─── Supplied material ───
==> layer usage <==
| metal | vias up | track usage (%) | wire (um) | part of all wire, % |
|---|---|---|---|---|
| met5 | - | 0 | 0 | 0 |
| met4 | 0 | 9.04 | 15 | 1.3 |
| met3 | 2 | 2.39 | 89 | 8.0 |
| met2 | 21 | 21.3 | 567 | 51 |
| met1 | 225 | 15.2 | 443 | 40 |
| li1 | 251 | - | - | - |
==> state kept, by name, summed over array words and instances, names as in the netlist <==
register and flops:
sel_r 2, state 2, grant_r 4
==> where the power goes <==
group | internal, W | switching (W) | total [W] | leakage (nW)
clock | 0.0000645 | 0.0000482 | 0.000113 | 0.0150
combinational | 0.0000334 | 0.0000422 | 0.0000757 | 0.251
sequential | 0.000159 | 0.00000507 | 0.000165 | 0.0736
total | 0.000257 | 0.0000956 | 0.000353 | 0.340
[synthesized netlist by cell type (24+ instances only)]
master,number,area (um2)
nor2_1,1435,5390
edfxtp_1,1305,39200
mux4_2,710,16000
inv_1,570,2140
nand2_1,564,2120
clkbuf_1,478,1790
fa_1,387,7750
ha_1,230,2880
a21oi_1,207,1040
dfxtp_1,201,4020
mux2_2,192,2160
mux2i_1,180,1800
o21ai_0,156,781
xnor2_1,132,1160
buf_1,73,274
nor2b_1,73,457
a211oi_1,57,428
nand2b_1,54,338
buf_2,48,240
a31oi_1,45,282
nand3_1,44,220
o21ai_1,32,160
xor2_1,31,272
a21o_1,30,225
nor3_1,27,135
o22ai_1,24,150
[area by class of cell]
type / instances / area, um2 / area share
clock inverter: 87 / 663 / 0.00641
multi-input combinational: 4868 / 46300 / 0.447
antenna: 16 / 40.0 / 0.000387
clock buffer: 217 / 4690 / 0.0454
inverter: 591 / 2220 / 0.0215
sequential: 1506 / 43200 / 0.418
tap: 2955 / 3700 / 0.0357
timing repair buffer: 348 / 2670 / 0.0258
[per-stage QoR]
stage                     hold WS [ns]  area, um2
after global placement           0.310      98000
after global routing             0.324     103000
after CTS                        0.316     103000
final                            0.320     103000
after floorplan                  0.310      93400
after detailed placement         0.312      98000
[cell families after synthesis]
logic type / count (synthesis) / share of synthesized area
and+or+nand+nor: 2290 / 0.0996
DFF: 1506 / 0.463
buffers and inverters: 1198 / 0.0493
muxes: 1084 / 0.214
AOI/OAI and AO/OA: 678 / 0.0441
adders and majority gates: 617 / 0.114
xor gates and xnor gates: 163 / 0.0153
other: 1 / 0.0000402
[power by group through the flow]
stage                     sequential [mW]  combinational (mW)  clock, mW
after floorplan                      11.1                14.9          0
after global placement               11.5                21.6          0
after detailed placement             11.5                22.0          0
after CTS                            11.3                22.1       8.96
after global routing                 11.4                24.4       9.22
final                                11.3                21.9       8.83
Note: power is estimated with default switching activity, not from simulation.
<file path="src/verilog/rv_fe_pkg.sv">
// Shared RV32I front-end definitions; referenced by scoped name from every RTL file and the bench
`default_nettype none

package rv_fe_pkg;

  //////////////////////////////////////////////////
  // Widths
  //////////////////////////////////////////////////

  // Default data and address width
  localparam int unsigned XLEN_DEF = 32;
  // Instruction word
  localparam int unsigned ILEN     = 32;
  // Register file address
  localparam int unsigned REG_AW   = 5;
  // CSR address
  localparam int unsigned CSR_AW   = 12;

  //////////////////////////////////////////////////
  // Encodings
  //////////////////////////////////////////////////

  // Major opcodes, bits [6:0]
  typedef enum logic [6:0] {
    OPC_LUI    = 7'b0110111,
    OPC_JAL    = 7'b1101111,
    OPC_BRANCH = 7'b1100011,
    OPC_SYSTEM = 7'b1110011,
    OPC_OP_IMM = 7'b0010011,
    OPC_OP     = 7'b0110011
  } opcode_e;

  // funct3 within SYSTEM
  typedef enum logic [2:0] {
    F3_PRIV   = 3'b000,
    F3_CSRRW  = 3'b001,
    F3_CSRRS  = 3'b010,
    F3_CSRRC  = 3'b011,
    F3_CSRRWI = 3'b101,
    F3_CSRRSI = 3'b110,
    F3_CSRRCI = 3'b111
  } sys_funct_e;

  // Trap returns, full words
  localparam logic [ILEN-1:0] PRIV_MRET = 32'h3020_0073;
  localparam logic [ILEN-1:0] PRIV_SRET = 32'h1020_0073;
  localparam logic [ILEN-1:0] PRIV_URET = 32'h0020_0073;

  // ADDI x0,x0,0
  localparam logic [ILEN-1:0] INSN_NOP  = 32'h0000_0013;

  // Reset fetch address
  localparam logic [XLEN_DEF-1:0] PC_INIT_DEF = 32'h0000_0200;

  //////////////////////////////////////////////////
  // Field helpers
  //////////////////////////////////////////////////

  // True for any of the six CSR access forms
  function automatic logic is_csr_f3(logic [2:0] f3);
    case (sys_funct_e'(f3))
      F3_CSRRW, F3_CSRRS, F3_CSRRC,
      F3_CSRRWI, F3_CSRRSI, F3_CSRRCI: return 1'b1;
      default:                         return 1'b0;
    endcase
  endfunction

  // B-type offset, bit 0 always zero
  function automatic logic [12:0] imm_b(logic [ILEN-1:0] insn);
    return {insn[31], insn[7], insn[30:25], insn[11:8], 1'b0};
  endfunction

  // J-type offset, bit 0 always zero
  function automatic logic [20:0] imm_j(logic [ILEN-1:0] insn);
    return {insn[31], insn[19:12], insn[20], insn[30:21], 1'b0};
  endfunction

endpackage

`default_nettype wire

</file>
<file path="src/verilog/rv_fetch.sv">
// Instruction fetch unit; Wishbone classic read master that feeds the fetch buffer in rv_frontend
`timescale 1ns/10ps
`default_nettype none

module rv_fetch #(
  parameter int unsigned     XLEN    = 32,
  parameter logic [XLEN-1:0] PC_INIT = 'h200
) (
  input  logic                       clk_i,
  input  logic                       rst_ni,
  // New PC sources, flush wins
  input  logic                       redirect_i,
  input  logic                       flush_i,
  input  logic [XLEN-1:0]            redirect_pc_i,
  input  logic [XLEN-1:0]            flush_pc_i,
  // Buffer can take one more word
  input  logic                       buf_space_i,
  // Wishbone classic master
  output logic                       wb_cyc_o,
  output logic                       wb_stb_o,
  output logic                       wb_we_o,
  output logic [XLEN-1:0]            wb_adr_o,
  output logic [3:0]                 wb_sel_o,
  input  logic [31:0]                wb_dat_i,
  input  logic                       wb_ack_i,
  input  logic                       wb_err_i,
  // Toward the buffer
  output logic                       push_o,
  output logic                       err_o,
  output logic [XLEN-1:0]            pc_o,
  output logic [rv_fe_pkg::ILEN-1:0] insn_o
);

  // Word aligned, no compressed support
  localparam logic [XLEN-1:0] ADR_MASK = {XLEN{1'b1}} << 2;

  typedef enum logic {
    FS_IDLE,
    FS_BUSY
  } fetch_state_e;

  fetch_state_e    state_q;
  // Next address to fetch
  logic [XLEN-1:0] pc_q;
  // Address of the read on the bus
  logic [XLEN-1:0] adr_q;
  // Read in flight belongs to an old stream
  logic            stale_q;
  logic            new_pc;
  logic [XLEN-1:0] new_pc_val;
  logic            bus_done;
  logic            start;

  //////////////////////////////////////////////////
  // Control
  //////////////////////////////////////////////////

  assign new_pc     = redirect_i | flush_i;
  assign new_pc_val = (flush_i ? flush_pc_i : redirect_pc_i) & ADR_MASK;

  // Ack or err ends the bus cycle
  assign bus_done = (state_q == FS_BUSY) & (wb_ack_i | wb_err_i);

  // Open a cycle only with nothing outstanding and room downstream
  assign start = (state_q == FS_IDLE) & buf_space_i & ~new_pc;

  always_ff @(posedge clk_i or negedge rst_ni) begin
    if (!rst_ni) begin
      state_q <= FS_IDLE;
    end else begin
      case (state_q)
        FS_IDLE: if (start) state_q <= FS_BUSY;
        FS_BUSY: if (bus_done) state_q <= FS_IDLE;
        default: state_q <= FS_IDLE;
      endcase
    end
  end

  // Redirect while busy marks the pending word for discard
  always_ff @(posedge clk_i or negedge rst_ni) begin
    if (!rst_ni) begin
      stale_q <= 1'b0;
    end else if (bus_done) begin
      stale_q <= 1'b0;
    end else if (new_pc && state_q == FS_BUSY) begin
      stale_q <= 1'b1;
    end
  end

  //////////////////////////////////////////////////
  // Addresses
  //////////////////////////////////////////////////

  // Step by one word after each accepted word
  always_ff @(posedge clk_i or negedge rst_ni) begin
    if (!rst_ni) begin
      pc_q <= PC_INIT & ADR_MASK;
    end else if (new_pc) begin
      pc_q <= new_pc_val;
    end else if (push_o) begin
      pc_q <= pc_q + XLEN'(4);
    end
  end

  // Held for the whole cycle, even across a redirect
  always_ff @(posedge clk_i) begin
    if (start) begin
      adr_q <= pc_q;
    end
  end

  //////////////////////////////////////////////////
  // Outputs
  //////////////////////////////////////////////////

  assign wb_cyc_o = (state_q == FS_BUSY);
  assign wb_stb_o = (state_q == FS_BUSY);
  assign wb_we_o  = 1'b0;
  assign wb_sel_o = 4'hf;
  assign wb_adr_o = adr_q;

  // Word goes out unless stale or overtaken this very cycle
  assign push_o = bus_done & ~stale_q & ~new_pc;
  assign err_o  = wb_err_i;
  assign pc_o   = adr_q;
  assign insn_o = wb_dat_i;

endmodule

`default_nettype wire

</file>
<file path="src/verilog/rv_fetch_buf.sv">
// Small FIFO of fetched words between rv_fetch and rv_predecode; cleared on every PC change
`timescale 1ns/10ps
`default_nettype none

module rv_fetch_buf #(
  parameter int unsigned XLEN      = 32,
  parameter int unsigned BUF_DEPTH = 2
) (
  input  logic                       clk_i,
  input  logic                       rst_ni,
  input  logic                       clear_i,
  input  logic                       push_i,
  input  logic                       pop_i,
  input  logic [XLEN-1:0]            pc_i,
  input  logic [rv_fe_pkg::ILEN-1:0] insn_i,
  input  logic                       err_i,
  output logic                       valid_o,
  output logic                       space_o,
  output logic                       err_o,
  output logic [XLEN-1:0]            pc_o,
  output logic [rv_fe_pkg::ILEN-1:0] insn_o
);

  localparam int unsigned PTR_W = $clog2(BUF_DEPTH);

  // Storage
  logic [XLEN-1:0]            pc_mem   [BUF_DEPTH];
  logic [rv_fe_pkg::ILEN-1:0] insn_mem [BUF_DEPTH];
  logic [BUF_DEPTH-1:0]       err_mem;

  logic [PTR_W-1:0] rd_ptr_q;
  logic [PTR_W-1:0] wr_ptr_q;
  logic [PTR_W:0]   cnt_q;
  logic             do_push;
  logic             do_pop;

  assign valid_o = (cnt_q != '0);
  // Fetch opens a read only with nothing else outstanding, so one slot covers it
  assign space_o = (cnt_q < (PTR_W+1)'(BUF_DEPTH));
  assign do_pop  = pop_i & valid_o;
  assign do_push = push_i & (space_o | do_pop);

  always_ff @(posedge clk_i) begin
    if (do_push) begin
      pc_mem[wr_ptr_q]   <= pc_i;
      insn_mem[wr_ptr_q] <= insn_i;
      err_mem[wr_ptr_q]  <= err_i;
    end
  end

  // Pointers wrap on their own, depth is a power of two
  always_ff @(posedge clk_i or negedge rst_ni) begin
    if (!rst_ni) begin
      rd_ptr_q <= '0;
      wr_ptr_q <= '0;
      cnt_q    <= '0;
    end else if (clear_i) begin
      rd_ptr_q <= '0;
      wr_ptr_q <= '0;
      cnt_q    <= '0;
    end else begin
      if (do_push) wr_ptr_q <= wr_ptr_q + 1'b1;
      if (do_pop) rd_ptr_q <= rd_ptr_q + 1'b1;
      case ({do_push, do_pop})
        2'b10:   cnt_q <= cnt_q + 1'b1;
        2'b01:   cnt_q <= cnt_q - 1'b1;
        default: cnt_q <= cnt_q;
      endcase
    end
  end

  // Head shown without a register stage
  assign pc_o   = pc_mem[rd_ptr_q];
  assign insn_o = insn_mem[rd_ptr_q];
  assign err_o  = err_mem[rd_ptr_q];

endmodule

`default_nettype wire

</file>
<file path="src/verilog/rv_frontend.sv">
// RV32I instruction front end top; fetch, buffer and pre-decoder for the decode stage
`timescale 1ns/10ps
`default_nettype none

module rv_frontend #(
  parameter int unsigned     XLEN      = rv_fe_pkg::XLEN_DEF,
  parameter logic [XLEN-1:0] PC_INIT   = rv_fe_pkg::PC_INIT_DEF,
  parameter int unsigned     BUF_DEPTH = 2
) (
  input  logic                         clk_i,
  input  logic                         rst_ni,
  input  logic                         id_stall_i,
  input  logic                         kill_i,
  input  logic                         flush_i,
  input  logic [XLEN-1:0]              flush_pc_i,
  // Wishbone classic master
  output logic                         wb_cyc_o,
  output logic                         wb_stb_o,
  output logic                         wb_we_o,
  output logic [XLEN-1:0]              wb_adr_o,
  output logic [3:0]                   wb_sel_o,
  input  logic [31:0]                  wb_dat_i,
  input  logic                         wb_ack_i,
  input  logic                         wb_err_i,
  // Toward decode
  output logic                         pd_stall_o,
  output logic [XLEN-1:0]              pd_pc_o,
  output logic [rv_fe_pkg::ILEN-1:0]   pd_insn_o,
  output logic                         pd_bubble_o,
  output logic                         pd_exc_o,
  output logic                         pd_pred_taken_o,
  output logic [rv_fe_pkg::REG_AW-1:0] pd_rs1_o,
  output logic [rv_fe_pkg::REG_AW-1:0] pd_rs2_o,
  output logic [rv_fe_pkg::CSR_AW-1:0] pd_csr_reg_o
);

  // Fetch to buffer
  logic                       fe_push;
  logic                       fe_err;
  logic [XLEN-1:0]            fe_pc;
  logic [rv_fe_pkg::ILEN-1:0] fe_insn;
  // Buffer head
  logic                       fb_valid;
  logic                       fb_err;
  logic [XLEN-1:0]            fb_pc;
  logic [rv_fe_pkg::ILEN-1:0] fb_insn;
  logic                       buf_space;
  logic                       buf_clear;
  // Pre-decoder
  logic                       pd_pop;
  logic                       pd_redirect;
  logic [XLEN-1:0]            pd_nxt_pc;

  // Any PC change empties the buffer
  assign buf_clear = pd_redirect | flush_i;

  rv_fetch #(
    .XLEN    (XLEN),
    .PC_INIT (PC_INIT)
  ) u_fetch (
    .clk_i         (clk_i),
    .rst_ni        (rst_ni),
    .redirect_i    (pd_redirect),
    .flush_i       (flush_i),
    .redirect_pc_i (pd_nxt_pc),
    .flush_pc_i    (flush_pc_i),
    .buf_space_i   (buf_space),
    .wb_cyc_o      (wb_cyc_o),
    .wb_stb_o      (wb_stb_o),
    .wb_we_o       (wb_we_o),
    .wb_adr_o      (wb_adr_o),
    .wb_sel_o      (wb_sel_o),
    .wb_dat_i      (wb_dat_i),
    .wb_ack_i      (wb_ack_i),
    .wb_err_i      (wb_err_i),
    .push_o        (fe_push),
    .err_o         (fe_err),
    .pc_o          (fe_pc),
    .insn_o        (fe_insn)
  );

  rv_fetch_buf #(
    .XLEN      (XLEN),
    .BUF_DEPTH (BUF_DEPTH)
  ) u_fetch_buf (
    .clk_i   (clk_i),
    .rst_ni  (rst_ni),
    .clear_i (buf_clear),
    .push_i  (fe_push),
    .pop_i   (pd_pop),
    .pc_i    (fe_pc),
    .insn_i  (fe_insn),
    .err_i   (fe_err),
    .valid_o (fb_valid),
    .space_o (buf_space),
    .err_o   (fb_err),
    .pc_o    (fb_pc),
    .insn_o  (fb_insn)
  );

  rv_predecode #(
    .XLEN    (XLEN),
    .PC_INIT (PC_INIT)
  ) u_predecode (
    .clk_i           (clk_i),
    .rst_ni          (rst_ni),
    .id_stall_i      (id_stall_i),
    .kill_i          (kill_i),
    .flush_i         (flush_i),
    .fb_valid_i      (fb_valid),
    .fb_err_i        (fb_err),
    .fb_pc_i         (fb_pc),
    .fb_insn_i       (fb_insn),
    .pop_o           (pd_pop),
    .pd_stall_o      (pd_stall_o),
    .redirect_o      (pd_redirect),
    .nxt_pc_o        (pd_nxt_pc),
    .pd_pc_o         (pd_pc_o),
    .pd_insn_o       (pd_insn_o),
    .pd_bubble_o     (pd_bubble_o),
    .pd_exc_o        (pd_exc_o),
    .pd_pred_taken_o (pd_pred_taken_o),
    .pd_rs1_o        (pd_rs1_o),
    .pd_rs2_o        (pd_rs2_o),
    .pd_csr_reg_o    (pd_csr_reg_o)
  );

endmodule

`default_nettype wire

</file>
<file path="src/verilog/rv_predecode.sv">
// Instruction pre-decoder stage; takes the fetch buffer head and registers it for the decode stage
`timescale 1ns/10ps
`default_nettype none

module rv_predecode #(
  parameter int unsigned     XLEN    = 32,
  parameter logic [XLEN-1:0] PC_INIT = 'h200
) (
  input  logic                         clk_i,
  input  logic                         rst_ni,
  // Later stages
  input  logic                         id_stall_i,
  input  logic                         kill_i,
  input  logic                         flush_i,
  // Buffer head
  input  logic                         fb_valid_i,
  input  logic                         fb_err_i,
  input  logic [XLEN-1:0]              fb_pc_i,
  input  logic [rv_fe_pkg::ILEN-1:0]   fb_insn_i,
  output logic                         pop_o,
  output logic                         pd_stall_o,
  // Toward fetch
  output logic                         redirect_o,
  output logic [XLEN-1:0]              nxt_pc_o,
  // Stage registers
  output logic [XLEN-1:0]              pd_pc_o,
  output logic [rv_fe_pkg::ILEN-1:0]   pd_insn_o,
  output logic                         pd_bubble_o,
  output logic                         pd_exc_o,
  output logic                         pd_pred_taken_o,
  // Register file and CSR addresses, from the head
  output logic [rv_fe_pkg::REG_AW-1:0] pd_rs1_o,
  output logic [rv_fe_pkg::REG_AW-1:0] pd_rs2_o,
  output logic [rv_fe_pkg::CSR_AW-1:0] pd_csr_reg_o
);

  localparam logic [XLEN-1:0] ADR_MASK = {XLEN{1'b1}} << 2;

  logic [rv_fe_pkg::ILEN-1:0] head_insn;
  rv_fe_pkg::opcode_e         head_opc;
  rv_fe_pkg::opcode_e         pd_opc;
  logic                       csr_rd;
  logic                       csr_wr;
  logic                       xret;
  logic [12:0]                imm_b;
  logic [20:0]                imm_j;
  logic [XLEN-1:0]            ext_imm_b;
  logic [XLEN-1:0]            ext_imm_j;
  logic                       is_jal;
  logic                       is_branch;
  logic                       branch_taken;

  // Empty buffer reads as a NOP
  assign head_insn = fb_valid_i ? fb_insn_i : rv_fe_pkg::INSN_NOP;
  assign head_opc  = rv_fe_pkg::opcode_e'(head_insn[6:0]);
  assign pd_opc    = rv_fe_pkg::opcode_e'(pd_insn_o[6:0]);

  //////////////////////////////////////////////////
  // CSR hazard
  //////////////////////////////////////////////////

  assign csr_rd = fb_valid_i & (head_opc == rv_fe_pkg::OPC_SYSTEM) &
                  rv_fe_pkg::is_csr_f3(head_insn[14:12]);

  assign xret = fb_valid_i & ((head_insn == rv_fe_pkg::PRIV_MRET) |
                              (head_insn == rv_fe_pkg::PRIV_SRET) |
                              (head_insn == rv_fe_pkg::PRIV_URET));

  // Any CSR op counts as a write here
  assign csr_wr = ~pd_bubble_o & (pd_opc == rv_fe_pkg::OPC_SYSTEM) &
                  rv_fe_pkg::is_csr_f3(pd_insn_o[14:12]);

  assign pd_stall_o = id_stall_i | ((csr_rd | xret) & csr_wr);
  assign pop_o      = fb_valid_i & ~pd_stall_o;

  assign pd_rs1_o     = head_insn[19:15];
  assign pd_rs2_o     = head_insn[24:20];
  assign pd_csr_reg_o = head_insn[31:20];

  //////////////////////////////////////////////////
  // Static prediction
  //////////////////////////////////////////////////

  assign imm_b     = rv_fe_pkg::imm_b(head_insn);
  assign imm_j     = rv_fe_pkg::imm_j(head_insn);
  assign ext_imm_b = {{(XLEN-13){imm_b[12]}}, imm_b};
  assign ext_imm_j = {{(XLEN-21){imm_j[20]}}, imm_j};

  // A bus error word carries no usable opcode
  assign is_jal    = fb_valid_i & ~fb_err_i & (head_opc == rv_fe_pkg::OPC_JAL);
  assign is_branch = fb_valid_i & ~fb_err_i & (head_opc == rv_fe_pkg::OPC_BRANCH);

  // JAL always, branches only backward
  assign branch_taken = is_jal | (is_branch & imm_b[12]);
  assign nxt_pc_o     = (fb_pc_i + (is_jal ? ext_imm_j : ext_imm_b)) & ADR_MASK;

  // Head leaves on pop, so the strobe cannot repeat
  // Killed or flushed branches steer nothing
  assign redirect_o = pop_o & branch_taken & ~flush_i & ~kill_i;

  //////////////////////////////////////////////////
  // Stage registers
  //////////////////////////////////////////////////

  always_ff @(posedge clk_i or negedge rst_ni) begin
    if (!rst_ni) begin
      pd_pc_o   <= PC_INIT & ADR_MASK;
      pd_insn_o <= rv_fe_pkg::INSN_NOP;
    end else if (pop_o) begin
      pd_pc_o   <= fb_pc_i & ADR_MASK;
      pd_insn_o <= fb_insn_i;
    end
  end

  // Bubble on flush, kill, hazard or empty head
  always_ff @(posedge clk_i or negedge rst_ni) begin
    if (!rst_ni) begin
      pd_bubble_o     <= 1'b1;
      pd_exc_o        <= 1'b0;
      pd_pred_taken_o <= 1'b0;
    end else if (flush_i || kill_i) begin
      pd_bubble_o     <= 1'b1;
      pd_exc_o        <= 1'b0;
      pd_pred_taken_o <= 1'b0;
    end else if (!id_stall_i) begin
      pd_bubble_o     <= ~pop_o;
      pd_exc_o        <= pop_o & fb_err_i;
      pd_pred_taken_o <= pop_o & branch_taken;
    end
  end

endmodule

`default_nettype wire
</file>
───
Please return the lines above that run from the line containing "antenna: 16 / 40.0 / 0.000387" to the line containing "logic type /", inclusive, exactly and with no other lines.

» Task solution
antenna: 16 / 40.0 / 0.000387
clock buffer: 217 / 4690 / 0.0454
inverter: 591 / 2220 / 0.0215
sequential: 1506 / 43200 / 0.418
tap: 2955 / 3700 / 0.0357
timing repair buffer: 348 / 2670 / 0.0258
[per-stage QoR]
stage                     hold WS [ns]  area, um2
after global placement           0.310      98000
after global routing             0.324     103000
after CTS                        0.316     103000
final                            0.320     103000
after floorplan                  0.310      93400
after detailed placement         0.312      98000
[cell families after synthesis]
logic type / count (synthesis) / share of synthesized area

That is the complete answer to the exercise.